6 Ways to Make Cooking for One Easier, According to Dietitians
For some, eating for one means dining out or grabbing some takeout. But when you're trying to eat healthier, that usually means you do more of your cooking at home. And when there's only one person eating, it's common to cook a larger-batch recipe and eat it on repeat throughout the week. While that strategy works (more on that in a bit), it might not be for everyone.
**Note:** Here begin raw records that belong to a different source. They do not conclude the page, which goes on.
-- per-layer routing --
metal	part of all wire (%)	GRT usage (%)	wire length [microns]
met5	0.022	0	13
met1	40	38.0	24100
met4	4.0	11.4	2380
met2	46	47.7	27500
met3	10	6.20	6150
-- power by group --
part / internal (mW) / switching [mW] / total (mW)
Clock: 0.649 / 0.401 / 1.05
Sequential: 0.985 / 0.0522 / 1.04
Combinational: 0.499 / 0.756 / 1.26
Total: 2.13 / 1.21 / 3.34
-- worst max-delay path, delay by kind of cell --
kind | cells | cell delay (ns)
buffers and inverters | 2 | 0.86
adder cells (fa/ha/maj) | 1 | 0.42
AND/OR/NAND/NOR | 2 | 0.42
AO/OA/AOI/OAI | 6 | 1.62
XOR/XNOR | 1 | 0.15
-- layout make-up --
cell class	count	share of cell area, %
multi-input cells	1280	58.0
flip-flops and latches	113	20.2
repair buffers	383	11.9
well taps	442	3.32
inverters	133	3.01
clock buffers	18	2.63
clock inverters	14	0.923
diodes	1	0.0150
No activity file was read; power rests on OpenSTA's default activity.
But we believe healthy eating for one can be delicious and enjoyable. That's why we turned to a handful of dietitians for their top tips on how to cook for one while keeping it healthy, mouthwatering, and fun.
1. Stock Your Fridge
"I rarely cook a full-blown meal for myself. Instead, I make it a point to have components of meals on hand so I can easily build something delicious. I always have some type of leafy greens on hand like baby spinach, some kind of lean protein, beans, a sauce—either marinara, pesto, or vinaigrette—and some kind of grain. From there, I create something different for every meal, though usually it's a bowl meal for me. For example, I made myself a cauliflower rice bowl with seasoned chicken and used the same chicken to make chicken tostadas for my kids."
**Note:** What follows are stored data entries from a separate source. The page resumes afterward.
===== src/verilog/core_pkg.sv =====
package core_pkg;

    // Machine widths
    localparam int DECODE_WIDTH  = 2;
    localparam int ADDR_WIDTH    = 32;
    localparam int INSTR_WIDTH   = 32;
    localparam int REG_IDX_WIDTH = 5;
    localparam int IMM_WIDTH     = 16;
    localparam int OPCODE_WIDTH  = 6;

    // Wide enough to count 0..DECODE_WIDTH slots
    localparam int CNT_WIDTH = $clog2(DECODE_WIDTH + 1);

    // Instruction word layout
    localparam int OPCODE_LSB = 26;
    localparam int RD_LSB     = 21;
    localparam int RJ_LSB     = 16;
    localparam int RK_LSB     = 11;

    // Major opcodes in bits 31:26
    localparam logic [OPCODE_WIDTH-1:0] OPC_ALU_RR = 6'h01;
    localparam logic [OPCODE_WIDTH-1:0] OPC_ALU_RI = 6'h09;
    localparam logic [OPCODE_WIDTH-1:0] OPC_MUL    = 6'h0c;
    localparam logic [OPCODE_WIDTH-1:0] OPC_LOAD   = 6'h23;
    localparam logic [OPCODE_WIDTH-1:0] OPC_STORE  = 6'h2b;
    localparam logic [OPCODE_WIDTH-1:0] OPC_BRANCH = 6'h04;

    typedef enum logic [1:0] {
        OP_ALU    = 2'd0,
        OP_MUL    = 2'd1,
        OP_MEM    = 2'd2,
        OP_BRANCH = 2'd3
    } op_class_e;

    // One fetch lane as delivered by fetch
    typedef struct packed {
        logic                   valid;
        logic [ADDR_WIDTH-1:0]  pc;
        logic [INSTR_WIDTH-1:0] instr;
    } instr_info_t;

    // Decoded record held in the dispatch buffer
    typedef struct packed {
        instr_info_t              instr_info;
        op_class_e                op_class;
        logic [REG_IDX_WIDTH-1:0] rd;
        logic                     rd_we;
        logic [REG_IDX_WIDTH-1:0] rj;
        logic                     rj_use;
        logic [REG_IDX_WIDTH-1:0] rk;
        logic                     rk_use;
        logic [IMM_WIDTH-1:0]     imm;
    } id_dispatch_t;

    // What an execution port receives
    typedef struct packed {
        logic                     valid;
        op_class_e                op_class;
        logic [ADDR_WIDTH-1:0]    pc;
        logic [REG_IDX_WIDTH-1:0] rd;
        logic                     rd_we;
        logic [REG_IDX_WIDTH-1:0] rj;
        logic [REG_IDX_WIDTH-1:0] rk;
        logic [IMM_WIDTH-1:0]     imm;
    } issue_t;

endpackage


===== src/verilog/decode_dispatch_top.sv =====
`timescale 1ns/1ps

module decode_dispatch_top (
    input  logic                                                clk,
    input  logic                                                rst_n,
    input  logic                                                stall_i,
    input  logic                                                flush_i,
    input  core_pkg::instr_info_t [core_pkg::DECODE_WIDTH-1:0] fetch_i,
    output logic                  [core_pkg::DECODE_WIDTH-1:0] accept_o,
    input  logic                                                alu_ready_i,
    input  logic                                                mul_ready_i,
    input  logic                                                mem_ready_i,
    output core_pkg::issue_t      [core_pkg::DECODE_WIDTH-1:0] issue_o
);

    core_pkg::id_dispatch_t [core_pkg::DECODE_WIDTH-1:0] id_lanes;
    core_pkg::id_dispatch_t [core_pkg::DECODE_WIDTH-1:0] slots;
    logic                   [core_pkg::DECODE_WIDTH-1:0] issue_mask;

    instr_decoder u_decoder (
        .fetch_i (fetch_i),
        .id_o    (id_lanes)
    );

    // Shifting buffer between decode and dispatch
    id_dispatch u_id_dispatch (
        .clk          (clk),
        .rst_n        (rst_n),
        .stall_i      (stall_i),
        .flush_i      (flush_i),
        .id_i         (id_lanes),
        .accept_o     (accept_o),
        .issue_mask_i (issue_mask),
        .dispatch_o   (slots)
    );

    dispatch_unit u_dispatch (
        .clk          (clk),
        .rst_n        (rst_n),
        .stall_i      (stall_i),
        .flush_i      (flush_i),
        .slots_i      (slots),
        .alu_ready_i  (alu_ready_i),
        .mul_ready_i  (mul_ready_i),
        .mem_ready_i  (mem_ready_i),
        .issue_mask_o (issue_mask),
        .issue_o      (issue_o)
    );

endmodule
—Carolyn Williams, PhD, RD, author of Meals That Heal
2. Subscribe to a Meal-Kit Delivery Service
"I am always recommending recipe delivery kits for my clients who are cooking for one! There are several companies that provide meals with two servings per recipe, meaning you always have lunch for the following day. I particularly like the protein portions that are perfectly sized as well as the fact that you don't have to buy large amounts of dried spices or fresh herbs, while still getting delicious, unique meals on the table."
—Katie Andrews, MS, RDN, of Wellness by Katie
You don't have to spend money on expensive meal kits to get delicious meals for one! Subscribe to the Cooking Light Diet today and receive customizable meal plans based on the foods YOU love.
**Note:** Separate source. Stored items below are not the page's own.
[src/hdl/hud_pkg.sv]
`default_nettype none

package hud_pkg;

  typedef logic [9:0] coord_t;      // screen or sprite-relative pixel position
  typedef logic [7:0] color_t;      // RGB332
  typedef logic [6:0] count_t;      // two decimal digits
  typedef logic [9:0] glyph_row_t;  // leftmost pixel in bit 9
  typedef logic [7:0] rom_addr_t;

  localparam coord_t H_ACTIVE = 10'd640;
  localparam coord_t H_FRONT  = 10'd16;
  localparam coord_t H_SYNC   = 10'd96;
  localparam coord_t H_BACK   = 10'd48;
  localparam coord_t V_ACTIVE = 10'd480;
  localparam coord_t V_FRONT  = 10'd10;
  localparam coord_t V_SYNC   = 10'd2;
  localparam coord_t V_BACK   = 10'd33;

  localparam coord_t H_SYNC_START = H_ACTIVE + H_FRONT;
  localparam coord_t H_SYNC_END   = H_SYNC_START + H_SYNC;
  localparam coord_t H_TOTAL      = H_SYNC_END + H_BACK;   // 800 pixels per line
  localparam coord_t V_SYNC_START = V_ACTIVE + V_FRONT;
  localparam coord_t V_SYNC_END   = V_SYNC_START + V_SYNC;
  localparam coord_t V_TOTAL      = V_SYNC_END + V_BACK;   // 525 lines per frame

  localparam coord_t GLYPH_W  = 10'd10;
  localparam coord_t GLYPH_H  = 10'd13;
  localparam coord_t SPRITE_W = GLYPH_W + GLYPH_W;  // tens cell then ones cell

  localparam coord_t TIMER_X = 10'd8;
  localparam coord_t TIMER_Y = 10'd8;
  localparam coord_t SCORE_X = 10'd600;
  localparam coord_t SCORE_Y = 10'd8;

  localparam count_t DIGIT_MAX = 7'd99;

  localparam color_t COUNTER_COLOR     = 8'h00;
  localparam color_t TRANSPARENT_COLOR = 8'hE3;
  localparam color_t BG_COLOR          = 8'h25;

  // the four row shapes that the seven-segment style glyphs are built from
  localparam glyph_row_t G_BAR = 10'b0111111110;
  localparam glyph_row_t G_LFT = 10'b0110000000;
  localparam glyph_row_t G_RGT = 10'b0000000110;
  localparam glyph_row_t G_BTH = 10'b0110000110;

  localparam rom_addr_t GLYPH_ROWS = 8'd130;

  // digit d, row r sits at d * 13 + r
  localparam glyph_row_t GLYPH_ROM [GLYPH_ROWS] = '{
    G_BAR, G_BAR, G_BTH, G_BTH, G_BTH, G_BTH, G_BTH,  // 0
    G_BTH, G_BTH, G_BTH, G_BTH, G_BAR, G_BAR,
    G_RGT, G_RGT, G_RGT, G_RGT, G_RGT, G_RGT, G_RGT,  // 1
    G_RGT, G_RGT, G_RGT, G_RGT, G_RGT, G_RGT,
    G_BAR, G_BAR, G_RGT, G_RGT, G_RGT, G_RGT, G_BAR,  // 2
    G_LFT, G_LFT, G_LFT, G_LFT, G_BAR, G_BAR,
    G_BAR, G_BAR, G_RGT, G_RGT, G_RGT, G_RGT, G_BAR,  // 3
    G_RGT, G_RGT, G_RGT, G_RGT, G_BAR, G_BAR,
    G_BTH, G_BTH, G_BTH, G_BTH, G_BTH, G_BTH, G_BAR,  // 4
    G_RGT, G_RGT, G_RGT, G_RGT, G_RGT, G_RGT,
    G_BAR, G_BAR, G_LFT, G_LFT, G_LFT, G_LFT, G_BAR,  // 5
    G_RGT, G_RGT, G_RGT, G_RGT, G_BAR, G_BAR,
    G_BAR, G_BAR, G_LFT, G_LFT, G_LFT, G_LFT, G_BAR,  // 6
    G_BTH, G_BTH, G_BTH, G_BTH, G_BAR, G_BAR,
    G_BAR, G_BAR, G_RGT, G_RGT, G_RGT, G_RGT, G_RGT,  // 7
    G_RGT, G_RGT, G_RGT, G_RGT, G_RGT, G_RGT,
    G_BAR, G_BAR, G_BTH, G_BTH, G_BTH, G_BTH, G_BAR,  // 8
    G_BTH, G_BTH, G_BTH, G_BTH, G_BAR, G_BAR,
    G_BAR, G_BAR, G_BTH, G_BTH, G_BTH, G_BTH, G_BAR,  // 9
    G_RGT, G_RGT, G_RGT, G_RGT, G_BAR, G_BAR
  };

  typedef struct packed {
    logic      cyc;
    logic      stb;
    rom_addr_t adr;
  } wb_req_t;

  typedef struct packed {
    logic       ack;
    glyph_row_t dat;
  } wb_rsp_t;

endpackage

`default_nettype wire

[src/hdl/digit_sprite.sv]
`timescale 1ns/10ps
`default_nettype none

module digit_sprite #(
  parameter hud_pkg::coord_t ORIGIN_X = '0,
  parameter hud_pkg::coord_t ORIGIN_Y = '0
) (
  input  logic             clk,
  input  logic             rst_n,
  input  hud_pkg::count_t  value,
  input  hud_pkg::coord_t  h_count,
  input  hud_pkg::coord_t  v_count,
  input  logic             line_start,
  output hud_pkg::wb_req_t wb_req,
  input  hud_pkg::wb_rsp_t wb_rsp,
  output hud_pkg::color_t  pixel
);

  hud_pkg::coord_t     next_v;
  hud_pkg::coord_t     next_row;
  logic                next_in_rows;
  logic [3:0]          tens;
  logic [3:0]          ones;
  logic [3:0]          tens_q;
  logic [3:0]          ones_q;
  logic [3:0]          row_q;
  logic [3:0]          fetch_digit;
  hud_pkg::rom_addr_t  fetch_adr;
  logic                busy;
  logic [1:0]          fetch_cnt;
  logic                row_valid;
  hud_pkg::glyph_row_t tens_row;
  hud_pkg::glyph_row_t ones_row;
  hud_pkg::coord_t     rel_x;
  hud_pkg::coord_t     col;
  logic [3:0]          bit_idx;
  logic                in_cols;
  logic                in_tens;
  logic                pix_set;

  // line_start comes while v_count still holds the line being left
  assign next_v = (v_count == hud_pkg::V_TOTAL - 1'b1) ? '0 : v_count + 1'b1;
  assign next_row = next_v - ORIGIN_Y;
  assign next_in_rows = (next_v >= ORIGIN_Y) && (next_row < hud_pkg::GLYPH_H);

  assign tens = 4'(value / 7'd10);
  assign ones = 4'(value % 7'd10);

  // first read is the tens row, second the ones row
  assign fetch_digit = fetch_cnt[0] ? ones_q : tens_q;
  assign fetch_adr = hud_pkg::rom_addr_t'(fetch_digit) * hud_pkg::rom_addr_t'(hud_pkg::GLYPH_H)
                   + hud_pkg::rom_addr_t'(row_q);

  assign wb_req = '{cyc: busy, stb: busy, adr: fetch_adr};

  always_ff @(posedge clk or negedge rst_n) begin
    if (!rst_n) begin
      busy      <= 1'b0;
      fetch_cnt <= '0;
      row_valid <= 1'b0;
    end else if (line_start) begin
      busy      <= next_in_rows;  // lines outside the sprite stay invalid
      fetch_cnt <= '0;
      row_valid <= 1'b0;
    end else if (busy && wb_rsp.ack) begin
      fetch_cnt <= fetch_cnt + 2'd1;
      if (fetch_cnt == 2'd1) begin
        busy      <= 1'b0;
        row_valid <= 1'b1;
      end
    end
  end

  // value is sampled once per line so both digits belong to the same count
  always_ff @(posedge clk) begin
    if (line_start) begin
      tens_q <= tens;
      ones_q <= ones;
      row_q  <= next_row[3:0];
    end
    if (busy && wb_rsp.ack) begin
      if (fetch_cnt[0]) begin
        ones_row <= wb_rsp.dat;
      end else begin
        tens_row <= wb_rsp.dat;
      end
    end
  end

  assign rel_x   = h_count - ORIGIN_X;
  assign in_cols = (h_count >= ORIGIN_X) && (rel_x < hud_pkg::SPRITE_W);
  assign in_tens = (rel_x < hud_pkg::GLYPH_W);
  assign col     = in_tens ? rel_x : rel_x - hud_pkg::GLYPH_W;
  assign bit_idx = 4'(hud_pkg::GLYPH_W - 1'b1 - col);

  always_comb begin
    pix_set = 1'b0;
    if (row_valid && in_cols) begin
      if (in_tens) begin
        pix_set = (tens_q != 4'd0) && tens_row[bit_idx];  // no leading zero
      end else begin
        pix_set = ones_row[bit_idx];
      end
    end
  end

  always_ff @(posedge clk) begin
    pixel <= pix_set ? hud_pkg::COUNTER_COLOR : hud_pkg::TRANSPARENT_COLOR;
  end

endmodule

`default_nettype wire

[src/hdl/game_timer.sv]
`timescale 1ns/10ps
`default_nettype none

module game_timer (
  input  logic            clk,
  input  logic            rst_n,
  input  logic            start,
  input  hud_pkg::count_t duration,
  input  logic            sec_tick,
  output hud_pkg::count_t time_left
);

  hud_pkg::count_t load_value;

  // only two digits can be drawn, so longer durations saturate
  assign load_value = (duration > hud_pkg::DIGIT_MAX) ? hud_pkg::DIGIT_MAX : duration;

  always_ff @(posedge clk or negedge rst_n) begin
    if (!rst_n) begin
      time_left <= '0;
    end else if (start) begin
      time_left <= load_value;  // a new game overrides a tick in the same cycle
    end else if (sec_tick && (time_left != '0)) begin
      time_left <= time_left - 1'b1;
    end
  end

endmodule

`default_nettype wire

[src/hdl/glyph_rom.sv]
`timescale 1ns/10ps
`default_nettype none

module glyph_rom (
  input  logic             clk,
  input  logic             rst_n,
  input  hud_pkg::wb_req_t wb_req,
  output hud_pkg::wb_rsp_t wb_rsp
);

  logic                strobe;
  logic                ack;
  hud_pkg::glyph_row_t dat;

  // a held strobe is answered once, the cycle after ack starts a new access
  assign strobe = wb_req.cyc && wb_req.stb && !ack;

  always_ff @(posedge clk or negedge rst_n) begin
    if (!rst_n) begin
      ack <= 1'b0;
    end else begin
      ack <= strobe;
    end
  end

  always_ff @(posedge clk) begin
    if (strobe) begin
      if (wb_req.adr < hud_pkg::GLYPH_ROWS) begin
        dat <= hud_pkg::GLYPH_ROM[wb_req.adr];
      end else begin
        dat <= '0;  // digits above 9 come out blank
      end
    end
  end

  assign wb_rsp = '{ack: ack, dat: dat};

endmodule

`default_nettype wire

[src/hdl/hud_overlay.sv]
`timescale 1ns/10ps
`default_nettype none

module hud_overlay (
  input  logic            clk,
  input  logic            rst_n,
  input  logic            start,
  input  hud_pkg::count_t duration,
  input  logic            sec_tick,
  input  hud_pkg::count_t score,
  output hud_pkg::color_t rgb,
  output logic            de,
  output logic            hsync,
  output logic            vsync
);

  hud_pkg::coord_t  h_count;
  hud_pkg::coord_t  v_count;
  logic             vid_de;
  logic             vid_hsync;
  logic             vid_vsync;
  logic             line_start;
  hud_pkg::count_t  time_left;
  hud_pkg::color_t  timer_px;
  hud_pkg::color_t  score_px;
  hud_pkg::color_t  mix;
  hud_pkg::wb_req_t timer_req;
  hud_pkg::wb_req_t score_req;
  hud_pkg::wb_req_t rom_req;
  hud_pkg::wb_rsp_t timer_rsp;
  hud_pkg::wb_rsp_t score_rsp;
  hud_pkg::wb_rsp_t rom_rsp;
  logic             de_d;
  logic             hsync_d;
  logic             vsync_d;

  vga_timing u_timing (
    .clk        (clk),
    .rst_n      (rst_n),
    .h_count    (h_count),
    .v_count    (v_count),
    .de         (vid_de),
    .hsync      (vid_hsync),
    .vsync      (vid_vsync),
    .line_start (line_start)
  );

  game_timer u_game_timer (
    .clk       (clk),
    .rst_n     (rst_n),
    .start     (start),
    .duration  (duration),
    .sec_tick  (sec_tick),
    .time_left (time_left)
  );

  digit_sprite #(
    .ORIGIN_X (hud_pkg::TIMER_X),
    .ORIGIN_Y (hud_pkg::TIMER_Y)
  ) u_timer_digits (
    .clk        (clk),
    .rst_n      (rst_n),
    .value      (time_left),
    .h_count    (h_count),
    .v_count    (v_count),
    .line_start (line_start),
    .wb_req     (timer_req),
    .wb_rsp     (timer_rsp),
    .pixel      (timer_px)
  );

  digit_sprite #(
    .ORIGIN_X (hud_pkg::SCORE_X),
    .ORIGIN_Y (hud_pkg::SCORE_Y)
  ) u_score_digits (
    .clk        (clk),
    .rst_n      (rst_n),
    .value      (score),
    .h_count    (h_count),
    .v_count    (v_count),
    .line_start (line_start),
    .wb_req     (score_req),
    .wb_rsp     (score_rsp),
    .pixel      (score_px)
  );

  // timer renderer on port 0 has priority
  rom_arbiter u_arbiter (
    .clk    (clk),
    .rst_n  (rst_n),
    .m0_req (timer_req),
    .m1_req (score_req),
    .m0_rsp (timer_rsp),
    .m1_rsp (score_rsp),
    .s_req  (rom_req),
    .s_rsp  (rom_rsp)
  );

  glyph_rom u_glyph_rom (
    .clk    (clk),
    .rst_n  (rst_n),
    .wb_req (rom_req),
    .wb_rsp (rom_rsp)
  );

  always_comb begin
    if (timer_px != hud_pkg::TRANSPARENT_COLOR) begin
      mix = timer_px;
    end else if (score_px != hud_pkg::TRANSPARENT_COLOR) begin
      mix = score_px;
    end else begin
      mix = hud_pkg::BG_COLOR;
    end
  end

  // the first stage lines the syncs up with the registered sprite pixels
  always_ff @(posedge clk or negedge rst_n) begin
    if (!rst_n) begin
      de_d    <= 1'b0;
      hsync_d <= 1'b1;
      vsync_d <= 1'b1;
      rgb     <= '0;
      de      <= 1'b0;
      hsync   <= 1'b1;
      vsync   <= 1'b1;
    end else begin
      de_d    <= vid_de;
      hsync_d <= vid_hsync;
      vsync_d <= vid_vsync;
      rgb     <= de_d ? mix : '0;  // black in blanking
      de      <= de_d;
      hsync   <= hsync_d;
      vsync   <= vsync_d;
    end
  end

endmodule

`default_nettype wire

[src/hdl/rom_arbiter.sv]
`timescale 1ns/10ps
`default_nettype none

module rom_arbiter (
  input  logic             clk,
  input  logic             rst_n,
  input  hud_pkg::wb_req_t m0_req,
  input  hud_pkg::wb_req_t m1_req,
  output hud_pkg::wb_rsp_t m0_rsp,
  output hud_pkg::wb_rsp_t m1_rsp,
  output hud_pkg::wb_req_t s_req,
  input  hud_pkg::wb_rsp_t s_rsp
);

  logic             granted;  // a master owned the bus last cycle
  logic             owner;    // 0 for the timer renderer, 1 for the score renderer
  logic             hold;
  logic             sel;
  hud_pkg::wb_req_t owner_req;

  assign owner_req = owner ? m1_req : m0_req;

  // the grant lasts as long as its owner keeps cyc up
  assign hold = granted && owner_req.cyc;

  // on a free bus master 0 wins, and the choice goes through in the same cycle
  assign sel = hold ? owner : !m0_req.cyc;

  assign s_req = sel ? m1_req : m0_req;

  assign m0_rsp = '{ack: s_rsp.ack && !sel, dat: s_rsp.dat};
  assign m1_rsp = '{ack: s_rsp.ack && sel, dat: s_rsp.dat};

  always_ff @(posedge clk or negedge rst_n) begin
    if (!rst_n) begin
      granted <= 1'b0;
      owner   <= 1'b0;
    end else begin
      granted <= s_req.cyc;
      owner   <= sel;
    end
  end

endmodule

`default_nettype wire

[src/hdl/vga_timing.sv]
`timescale 1ns/10ps
`default_nettype none

module vga_timing (
  input  logic            clk,
  input  logic            rst_n,
  output hud_pkg::coord_t h_count,
  output hud_pkg::coord_t v_count,
  output logic            de,
  output logic            hsync,
  output logic            vsync,
  output logic            line_start
);

  logic h_last;
  logic v_last;

  assign h_last = (h_count == hud_pkg::H_TOTAL - 1'b1);
  assign v_last = (v_count == hud_pkg::V_TOTAL - 1'b1);

  always_ff @(posedge clk or negedge rst_n) begin
    if (!rst_n) begin
      h_count <= '0;
      v_count <= '0;
    end else if (h_last) begin
      h_count <= '0;
      v_count <= v_last ? '0 : v_count + 1'b1;
    end else begin
      h_count <= h_count + 1'b1;
    end
  end

  assign de = (h_count < hud_pkg::H_ACTIVE) && (v_count < hud_pkg::V_ACTIVE);

  // both syncs are negative pulses
  assign hsync = !((h_count >= hud_pkg::H_SYNC_START) && (h_count < hud_pkg::H_SYNC_END));
  assign vsync = !((v_count >= hud_pkg::V_SYNC_START) && (v_count < hud_pkg::V_SYNC_END));

  // the renderers prefetch the following line from the first blanking pixel
  assign line_start = (h_count == hud_pkg::H_ACTIVE);

endmodule

`default_nettype wire

[config.mk]
export PLATFORM = sky130hd
export DESIGN_NAME = hud_overlay
export DESIGN_NICKNAME = d
export VERILOG_FILES = /design/src/hdl/hud_pkg.sv /design/src/hdl/digit_sprite.sv /design/src/hdl/game_timer.sv /design/src/hdl/glyph_rom.sv /design/src/hdl/hud_overlay.sv /design/src/hdl/rom_arbiter.sv /design/src/hdl/vga_timing.sv
export SDC_FILE = /design/constraint.sdc
export NUM_CORES = 1
export LEC_CHECK = 0
export ABC_AREA = 1
export BUFFER_PORTS_ARGS = -buffer_cell sky130_fd_sc_hd__buf_2
export CAP_MARGIN = 20
export CORE_ASPECT_RATIO = 0.75
export CORE_UTILIZATION = 30
export CTS_CLUSTER_DIAMETER = 50
export DETAILED_ROUTE_END_ITERATION = 16
export SETUP_SLACK_MARGIN = 0.15
export SYNTH_ARGS = -nofsm -noshare
export SYNTH_HDL_FRONTEND = slang
export SYNTH_HIERARCHICAL = 1
export SYNTH_SLANG_ARGS = --single-unit
[constraint.sdc]
create_clock -name clk -period 5.2 [get_ports clk]
set_input_delay 0.52 -clock clk [delete_from_list [all_inputs] [get_ports clk]]
set_output_delay 0.52 -clock clk [all_outputs]
set_load 0.05 [all_outputs]
* Word-level counts from Yosys, hierarchy flattened *
Memories as Yosys holds them, arrays and structs flattened. A register that Yosys moved wholly into a read port is not among the register bits.
Index checks and enable logic that the tools add are counted.

storage, ports and cells
  flip-flop bits (word level) = 128
  memory bits (read-only) = 2560
  input bits = 18
  output and inout port bits = 11
  logic and storage cells = 162
  memories kept = 1

cells by class
  $add $sub $neg = 14
  multiply operators = 2
  div/mod/pow operators = 4
  order comparisons = 18
  eq/ne operators = 7
  multiplexer cells = 45
  bitwise gates (word level) = 3
  reductions and logical operators = 38

memories
  memory            depth  width  rd ports  clocked after Yosys merged registers in  wr ports  line             text
  (name not given)  256    10     1         1                                        0         glyph_rom.sv:29  dat <= hud_pkg::GLYPH_ROM[wb_req.adr];

operators with widths
  operator                                               count
  2-to-1 mux 10 bit                                      4
  2-to-1 mux 8 bit                                       5
  == test 10 bit (second input constant)                 3
  < comparator 10 x 4 -> 1 bit (second input constant)   3
  2-to-1 mux 1 bit                                       21
  2-to-1 mux 7 bit                                       3
  adder 10 x 1 -> 10 bit (second input constant)         2
  >= comparator 10 bit (second input constant)           2
  >= comparator 10 x 4 -> 1 bit (second input constant)  2
  < comparator 10 bit (second input constant)            2
  < comparator 10 x 5 -> 1 bit (second input constant)   2
  < comparator 10 x 9 -> 1 bit (second input constant)   2
  subtractor 10 x 4 -> 10 bit (second input constant)    2
  logical AND 1 bit                                      18
  adder 8 x 4 -> 8 bit                                   2
  binary-select mux 1 bit (select 4 bit)                 4
  multiplier 4 x 4 -> 8 bit (second input constant)      2
  2-to-1 mux 4 bit                                       4
  inequality test 8 bit (second input constant)          2
  divider 7 x 4 -> 7 bit (second input constant)         2
  remainder unit 7 x 4 -> 7 bit (second input constant)  2
  AND reduction 2 bit                                    6
  >= comparator 10 x 9 -> 1 bit (second input constant)  1
  < comparator 4 x 5 -> 1 bit (second input constant)    2
  15 further kinds                                       33

* Longest topological paths before layout *
Gate-level depths: netlist of the first run.

  word-level depth = 11
  mapped depth = 26
  gate-level depth less buffers = 24

* By module *
The synthesis of the first run kept the hierarchy.

by module, submodules not included
  module                         instances  cells each  area each (µm²)  seq. area each (µm²)
  digit_sprite (u_timer_digits)  1          345         2840.2           1081.0
  digit_sprite (u_score_digits)  1          334         2783.9           1081.0
  vga_timing                     1          157         1207.4           500.5
  glyph_rom                      1          112         684.4            115.1
  hud_overlay                    1          55          544.3            355.3
  game_timer                     1          80          523.0            175.2
  rom_arbiter                    1          58          377.9            50.0

* Worst setup path after synthesis of the first run *
No wires, ideal clock.

  path kind = reg-to-reg
  from = reg u_timer_digits.fetch_cnt[0]
  to = reg u_glyph_rom.dat[6], data pin
  setup time = 259 ps
  arrival = 3559 ps
  setup slack = 1382 ps
  cell stages (with the launch flop) = 25
  buffers on the path = 2
  clock period less this slack = 3818 ps
  path through = dfrtp_1 -> clkbuf_1 -> o21ai_0 -> ha_1 -> ha_1 -> inv_1 -> fa_1 -> inv_1 -> ha_1 -> a21oi_1 -> inv_1 -> a31oi_1 -> xor2_1 -> nand3_1 -> nand2_1 -> buf_6 -> inv_2 -> nand3_1 -> nand3_1 -> nand2_1 -> nand2_1 -> nand2_1 -> nand2_1 -> nand2_1 -> a21oi_1

RTL lines
  element                 line                text
  from (decl)             digit_sprite.sv:30  logic [1:0] fetch_cnt;
  from (signal assigned)  digit_sprite.sv:66  fetch_cnt <= fetch_cnt + 2'd1;
  to (decl)               glyph_rom.sv:13     hud_pkg::glyph_row_t dat;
3. Choose Veggies You Can Cook Once and Eat Multiple Times
"I try to prep roasted veggies on the weekend and then eat them in (my favorite!) Gluten-Free Egg, Kale & Sweet-Potato Stacks—that particular recipe covers all the bases of flavors and macronutrients. I also will then pair my pre-roasted veggies with smoked salmon, fruit, and some crackers for a quick meal."
—Jenna Braddock, MSH, RD, CSSD, of JennaBraddock.com
4. Lean On Pre-Chopped Veggies and Fresh Dips
"I rely on as many shortcuts as possible to cut down cooking time for one person. Fresh Cravings Restaurant Style Salsa is my favorite salsa shortcut and is made with vine-ripened tomatoes and fresh veggies with an incredible authentic taste. Their Kickin' Queso Cashew Dip is made from superfoods and almonds or cashews, making it the perfect dairy replacement and shortcut in traditional meals, like time-saving make-ahead casseroles! I grab both in the produce section while stocking up on pre-chopped or spiralized vegetables."
—Shannon A. Garcia, MDS, RD, of KissintheKitchen.com
5. Cook Once, Eat Thrice
"If you're the only one eating a meal, it may seem daunting to go through all that work for just yourself. But if you plan to follow a recipe that usually provides 2 to 4 servings per meal, you can prep that and then just enjoy the rest at work the next day and/or the following evening(s). Cooking for 1 means you can elevate your normal humdrum work lunch or save time the next evening."
—Christopher Mohr, PhD, RD, co-owner of Mohr Results, Inc.
6. Indulge in Premade or Frozen Eats
"I like to get a really good frozen pizza, cut it in half (or thirds), and pair it with a salad. It feels like a treat. In fact, I have half a frozen pizza in my fridge right now. Another thing I like to do is buy a premade soup and add a veggie to it (like baby spinach) for extra nutrition."